Image via T9ine/Instagram
These days Harley Geffner will tell you that T9ine is the best rapper alive.
QuisActive – “Bands On Em”
DC’s QuisActive is dangerous. You don’t have to listen to a single word he says to feel it. “Bands On Em” begins with guitar licks that make you feel like a classic Western shootout is about to happen, then the spooky slow-rolling piano kicks in to raise the stakes even higher. From there, it’s Quis’ voice that carries the weight. He echoes himself subtly, like over a war-time walkie talkie, while handing out threats to his opponents. The video amplifies the effect too with Quis in his fitted black Nike hood filmed in midnight blue hues. He comes off as an experienced soldier who pulls off his missions with a cold efficiency. He’s switching whips and glicks to evade “the task force,” changing tags on his Ford Explorer, and though he knows it’s best to keep a partner around he’s still a one man army when he rolls alone.
Good luck following Quis – he has multiple deleted Instagram pages that appear in descriptions of videos, and a few that still exist. One only has two posts from August 2021, including a picture of him in the same Nike fitted hood with a caption “#gotdeleted feds on me hit ah left,” another that only has two posts promoting this song, and a third that’s private. It’s hard to track him, just like he needs it to be.

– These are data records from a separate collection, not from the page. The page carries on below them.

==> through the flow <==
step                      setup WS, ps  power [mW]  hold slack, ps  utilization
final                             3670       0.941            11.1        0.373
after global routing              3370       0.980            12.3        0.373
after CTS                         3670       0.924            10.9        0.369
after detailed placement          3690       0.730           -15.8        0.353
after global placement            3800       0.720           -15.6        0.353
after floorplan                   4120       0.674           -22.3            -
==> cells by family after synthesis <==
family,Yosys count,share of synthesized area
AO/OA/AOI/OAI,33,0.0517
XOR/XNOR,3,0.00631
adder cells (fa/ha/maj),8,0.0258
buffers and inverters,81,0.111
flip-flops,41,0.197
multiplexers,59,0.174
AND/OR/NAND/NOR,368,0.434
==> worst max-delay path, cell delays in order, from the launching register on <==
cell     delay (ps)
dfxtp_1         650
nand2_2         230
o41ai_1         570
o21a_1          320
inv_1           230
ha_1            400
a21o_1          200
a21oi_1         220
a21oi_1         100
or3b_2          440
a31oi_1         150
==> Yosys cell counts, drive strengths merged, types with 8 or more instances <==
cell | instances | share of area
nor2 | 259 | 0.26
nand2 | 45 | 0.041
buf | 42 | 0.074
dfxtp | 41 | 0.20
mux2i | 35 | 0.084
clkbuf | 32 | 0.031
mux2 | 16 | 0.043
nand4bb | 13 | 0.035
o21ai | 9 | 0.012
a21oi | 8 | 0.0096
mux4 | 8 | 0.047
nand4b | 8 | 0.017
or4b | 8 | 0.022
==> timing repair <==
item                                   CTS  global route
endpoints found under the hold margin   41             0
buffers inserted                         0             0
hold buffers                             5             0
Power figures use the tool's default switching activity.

T9ine – “Pull Thru” and “Soldier Mentality”
T9ine is soothing to listen to. His music feels familiar and lived in, but new and fresh at the same time, like getting a brand new pair of shoes that’s somehow already worn in to the exact shape of your feet. His words roll off the tongue, and his flow is melodic and sharp. It feels like a conversation with a good friend while sitting on the front porch and reminiscing over a blunt. On pull thru, it’s an early lyric that stands out as emblematic of that type of recognizable talk, as he assures “All my life, my dude been tryin’ / shit get hard, I know you tired,” before a prayer that his brother pulls through to happier days. He’s contemplative and sentimental, without getting too deep into the bleeding heart side of melodic rap. It walks a very thin line, combining the smooth attitude of someone like CEO Trayle with some of the best that Southern melodic rap has to offer. And he doesn’t miss with these loosies.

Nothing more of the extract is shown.